Em um movimento que sugere uma tentativa de mitigar as críticas internacionais e domésticas, a Arábia Saudita liberou recentemente dezenas de prisioneiros políticos. Entre os libertados, destaca-se Salma al-Shehab, uma estudante de doutorado no Reino Unido sentenciada em 2022 a 34 anos de prisão por compartilhar postagens de mídia social sobre direitos das mulheres e espalhar informações consideradas falsas pelos tribunais sauditas.
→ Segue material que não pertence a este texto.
Background: an optimization exercise with open tools, aiming at small area, a short achievable clock period and few clock cycles. Do not read the settings as production practice.

==> flow/design.v <==
package accum_pkg;
  localparam int unsigned NUM_ACC = 8;    
  localparam int unsigned ACC_W   = 32;
  localparam int unsigned OUT_W   = 64;   
  localparam int unsigned ADDR_W  = 3;
  localparam int unsigned LEN_W   = 16;   
  localparam logic [7:0] REG_CMD       = 8'h00;
  localparam logic [7:0] REG_ACCUM_LEN = 8'h04;
  localparam logic [7:0] REG_SCALE     = 8'h08;
  localparam logic [7:0] REG_SHIFT     = 8'h0C;
  localparam logic [7:0] REG_MODE      = 8'h10;
  localparam logic [7:0] REG_STATUS    = 8'h14;
  localparam logic [2:0] CMD_CLEAR     = 3'd1;
  localparam logic [2:0] CMD_ACCUM     = 3'd2;
  localparam logic [2:0] CMD_NORMQUANT = 3'd3;
  localparam logic [2:0] CMD_STREAMOUT = 3'd4;
  localparam logic MODE_8B  = 1'b0;
  localparam logic MODE_32B = 1'b1;
  typedef union packed {
    logic [OUT_W/8-1:0][7:0]           bytes;
    logic [OUT_W/ACC_W-1:0][ACC_W-1:0] words;
  } out_word_u;
endpackage
`timescale 1ns/1ps
module accum_top #(
  parameter int unsigned NumAcc = accum_pkg::NUM_ACC
) (
  input  logic                        clk_state,
  input  logic                        rst_ni,
  input  logic                        psel_i,
  input  logic                        penable_i,
  input  logic                        pwrite_i,
  input  logic [7:0]                  paddr_i,
  input  logic [31:0]                 pwdata_i,
  output logic [31:0]                 prdata_o,
  output logic                        pready_o,
  output logic                        pslverr_o,
  input  logic                        psum_valid_i,
  output logic                        psum_ready_o,
  input  logic [accum_pkg::ACC_W-1:0] psum_data_i,
  output logic                        out_valid_o,
  input  logic                        out_ready_i,
  output logic [accum_pkg::OUT_W-1:0] out_data_o,
  output logic                        done_o
);
  logic [15:0] len_q;
  logic [7:0]  scale_q;
  logic [4:0]  shift_q;
  logic        mode_q;
  logic        wr_access;
  assign wr_access = psel_i & penable_i & pwrite_i;
  assign pready_o  = 1'b1;
  always_ff @(posedge clk_state or negedge rst_ni) begin
    if (!rst_ni) begin
      len_q   <= '0;
      scale_q <= '0;
      shift_q <= '0;
      mode_q  <= 1'b0;
    end else if (wr_access) begin
      case (paddr_i)
        accum_pkg::REG_ACCUM_LEN: len_q   <= pwdata_i[15:0];
        accum_pkg::REG_SCALE:     scale_q <= pwdata_i[7:0];
        accum_pkg::REG_SHIFT:     shift_q <= pwdata_i[4:0];
        accum_pkg::REG_MODE:      mode_q  <= pwdata_i[0];
        default: ;
      endcase
    end
  end
  logic        acc_q;         
  logic        pend_q;        
  logic        busy_q;        
  logic        done_q;
  logic        err_q;
  logic [15:0] prd_q;
  logic [31:0] ring_q [8];
  logic [7:0]  z_q;
  logic        az_q;          
  logic [2:0]  hd_q;
  logic        acc_act_q;     
  logic [15:0] k_q;
  logic        rdy_q;
  logic        nq_act_q;      
  logic [3:0]  nq_cnt_q;
  logic        v2_q, v3_q;
  logic        so_act_q;      
  logic [1:0]  bc_q;
  logic        ov_q;
  logic [2:0] code;
  logic       is_clear, is_accum, is_nq, is_so, len0, imm;
  logic       clear_now, relabel;
  assign code      = pwdata_i[2:0];
  assign is_clear  = (code == accum_pkg::CMD_CLEAR);
  assign is_accum  = (code == accum_pkg::CMD_ACCUM);
  assign is_nq     = (code == accum_pkg::CMD_NORMQUANT);
  assign is_so     = (code == accum_pkg::CMD_STREAMOUT);
  assign len0      = (len_q == 16'd0);
  assign imm       = is_clear | (is_accum & len0);
  assign clear_now = acc_q & is_clear;
  assign relabel   = acc_q & is_accum & az_q;
  logic [31:0] head, tail_d, nq_word;
  logic        hs, ohs;
  assign head = z_q[0] ? 32'h0 : ring_q[0];
  logic [15:0] k_inc;
  logic        acc_last, acc_fin;
  assign k_inc        = k_q + 16'd1;
  assign acc_last     = (k_inc == len_q);
  assign psum_ready_o = rdy_q;
  assign hs           = psum_valid_i & rdy_q;
  assign acc_fin      = hs & acc_last;
  assign tail_d       = hs ? head + psum_data_i : head;
  logic        nq_issue, nq_fin;
  logic [39:0] sa_d, ca_d, sa_q, ca_q, p_q;
  assign nq_issue = (acc_q & is_nq) | (nq_act_q & ~nq_cnt_q[3]);
  assign nq_fin   = nq_act_q & nq_cnt_q[3] & v2_q;
  always_comb begin
    logic [39:0] pp [9];
    logic [39:0] a0, b0, a1, b1, a2, b2, c0, d0, c1, d1, e0, f0;
    for (int j = 0; j < 8; j++) begin
      pp[j] = '0;
      for (int i = 0; i < 31; i++) pp[j][i+j] = scale_q[j] & head[i];
      pp[j][31+j] = ~(scale_q[j] & head[31]);
    end
    pp[8] = 40'h80_8000_0000;
    a0 = pp[0] ^ pp[1] ^ pp[2];
    b0 = ((pp[0] & pp[1]) | (pp[0] & pp[2]) | (pp[1] & pp[2])) << 1;
    a1 = pp[3] ^ pp[4] ^ pp[5];
    b1 = ((pp[3] & pp[4]) | (pp[3] & pp[5]) | (pp[4] & pp[5])) << 1;
    a2 = pp[6] ^ pp[7] ^ pp[8];
    b2 = ((pp[6] & pp[7]) | (pp[6] & pp[8]) | (pp[7] & pp[8])) << 1;
    c0 = a0 ^ b0 ^ a1;
    d0 = ((a0 & b0) | (a0 & a1) | (b0 & a1)) << 1;
    c1 = b1 ^ a2 ^ b2;
    d1 = ((b1 & a2) | (b1 & b2) | (a2 & b2)) << 1;
    e0 = c0 ^ d0 ^ c1;
    f0 = ((c0 & d0) | (c0 & c1) | (d0 & c1)) << 1;
    sa_d = e0 ^ f0 ^ d1;
    ca_d = ((e0 & f0) | (e0 & d1) | (f0 & d1)) << 1;
  end
  logic [22:0] t1;
  logic [14:0] t2;
  logic [10:0] t3;
  logic [8:0]  t4;
  logic [7:0]  t5, clip;
  logic [31:0] thr, over;
  logic        ovf;
  assign t1 = shift_q[4] ? p_q[38:16] : p_q[22:0];
  assign t2 = shift_q[3] ? t1[22:8]   : t1[14:0];
  assign t3 = shift_q[2] ? t2[14:4]   : t2[10:0];
  assign t4 = shift_q[1] ? t3[10:2]   : t3[8:0];
  assign t5 = shift_q[0] ? t4[8:1]    : t4[7:0];
  always_comb begin
    for (int j = 0; j < 32; j++) begin
      thr[j]  = (j >= 32'(shift_q));
      over[j] = thr[j] & (p_q[j+7] ^ p_q[39]);
    end
  end
  assign ovf     = |over;
  assign clip    = ovf ? {p_q[39], {7{~p_q[39]}}} : t5;
  assign nq_word = {{24{clip[7]}}, clip};
  logic so_last;
  assign out_valid_o = ov_q;
  assign ohs         = ov_q & out_ready_i;
  assign so_last     = ~mode_q | (bc_q == 2'd3);
  always_comb begin
    if (mode_q) begin
      out_data_o = {ring_q[1], ring_q[0]};
    end else begin
      for (int i = 0; i < 8; i++) out_data_o[8*i +: 8] = ring_q[i][7:0];
    end
  end
  logic        run_done, busy_n, done_a, take_a;
  logic        s_setup, s_cmd, s_known, s_imm, s_acc, s_addr_ok;
  logic [15:0] s_rd;
  logic        acc_act_d, so_act_d;
  logic [2:0]  hd_d;
  logic [15:0] k_d;
  logic [1:0]  bc_d;
  logic [7:0]  z_d;
  assign run_done = (acc_act_q & acc_fin) | nq_fin | (so_act_q & ohs & so_last);
  assign busy_n  = busy_q & ~done_q;
  assign done_a  = run_done | pend_q;
  assign take_a  = ~busy_n | done_a;
  assign s_setup = psel_i & ~penable_i;
  assign s_cmd   = pwrite_i & (paddr_i == accum_pkg::REG_CMD);
  assign s_known = (code == accum_pkg::CMD_CLEAR) | (code == accum_pkg::CMD_ACCUM) |
                   (code == accum_pkg::CMD_NORMQUANT) | (code == accum_pkg::CMD_STREAMOUT);
  assign s_imm   = imm;
  assign s_acc   = s_setup & s_cmd & s_known & take_a;
  always_comb begin
    s_addr_ok = 1'b1;
    s_rd      = '0;
    case (paddr_i)
      accum_pkg::REG_CMD:       s_rd = '0;
      accum_pkg::REG_ACCUM_LEN: s_rd = len_q;
      accum_pkg::REG_SCALE:     s_rd = 16'(scale_q);
      accum_pkg::REG_SHIFT:     s_rd = 16'(shift_q);
      accum_pkg::REG_MODE:      s_rd = 16'(mode_q);
      accum_pkg::REG_STATUS:    s_rd = {8'(NumAcc), 7'h0, busy_n & ~done_a};
      default:                  s_addr_ok = 1'b0;
    endcase
  end
  assign acc_act_d = (acc_q & is_accum & ~len0) | (acc_act_q & ~acc_fin);
  assign so_act_d  = (acc_q & is_so) | (so_act_q & ~(ohs & so_last));
  assign hd_d      = relabel ? 3'd0 : hd_q + 3'd1;
  assign k_d       = acc_q ? 16'd0 : (hs ? k_inc : k_q);
  assign bc_d      = acc_q ? 2'd0 : bc_q + {1'b0, ohs};
  assign z_d       = clear_now ? 8'hff : {1'b0, z_q[7], z_q[6] & ~v3_q, z_q[5:1]};
  always_ff @(posedge clk_state or negedge rst_ni) begin
    if (!rst_ni) begin
      acc_q     <= 1'b0;
      pend_q    <= 1'b0;
      busy_q    <= 1'b0;
      done_q    <= 1'b0;
      hd_q      <= '0;
      z_q       <= '1;
      az_q      <= 1'b1;
      acc_act_q <= 1'b0;
      k_q       <= '0;
      rdy_q     <= 1'b0;
      nq_act_q  <= 1'b0;
      nq_cnt_q  <= '0;
      v2_q      <= 1'b0;
      v3_q      <= 1'b0;
      so_act_q  <= 1'b0;
      bc_q      <= '0;
      ov_q      <= 1'b0;
    end else begin
      acc_q     <= s_acc;
      pend_q    <= s_acc & s_imm & busy_n;
      done_q    <= done_a | (s_acc & s_imm & ~busy_n);
      busy_q    <= busy_n | (acc_q & (~imm | pend_q));
      hd_q      <= hd_d;
      z_q       <= z_d;
      az_q      <= clear_now | (az_q & ~hs & ~v3_q);
      acc_act_q <= acc_act_d;
      k_q       <= k_d;
      rdy_q     <= acc_act_d & (hd_d == k_d[2:0]);
      nq_act_q  <= (acc_q & is_nq) | (nq_act_q & ~nq_fin);
      if (acc_q)         nq_cnt_q <= 4'd1;
      else if (nq_issue) nq_cnt_q <= nq_cnt_q + 4'd1;
      v2_q      <= nq_issue;
      v3_q      <= v2_q;
      so_act_q  <= so_act_d;
      bc_q      <= bc_d;
      ov_q      <= so_act_d & ~|z_d &
                   (mode_q ? (hd_d == {bc_d, 1'b0}) : (hd_d == 3'd0));
    end
  end
  always_ff @(posedge clk_state) begin
    err_q    <= ~s_addr_ok | (s_cmd & (~s_known | ~take_a));
    prd_q    <= s_rd;
  end
  assign pslverr_o = err_q;
  assign prdata_o  = {16'h0, prd_q};
  assign done_o    = done_q;
  always_ff @(posedge clk_state) begin
    for (int i = 0; i < 8; i++) begin
      if (i == 7)      ring_q[i] <= tail_d;
      else if (i == 5) ring_q[i] <= v3_q ? nq_word : ring_q[6];
      else             ring_q[i] <= ring_q[i+1];
    end
    sa_q <= sa_d;
    ca_q <= ca_d;
    p_q  <= sa_q + ca_q;
  end
endmodule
As informações são do jornal The Financial Times.
A liberação também incluiu Asaad al-Ghamdi, um professor condenado a 20 anos de prisão por suas publicações nas redes sociais, refletindo uma ampla repressão tanto a críticos liberais quanto conservadores.
O contexto dessas libertações é complexo e não totalmente transparente, mas especula-se que mais de cem indivíduos tenham sido libertados, muitos dos quais não são publicamente conhecidos, pois suas famílias preferem evitar a exposição pública.
O príncipe Mohammed bin Salman, líder de fato do reino, tem trabalhado para reforçar a imagem progressista da Arábia Saudita no palco mundial, simultaneamente promovendo uma agenda de modernização interna que inclui reformas econômicas e de liberalização social.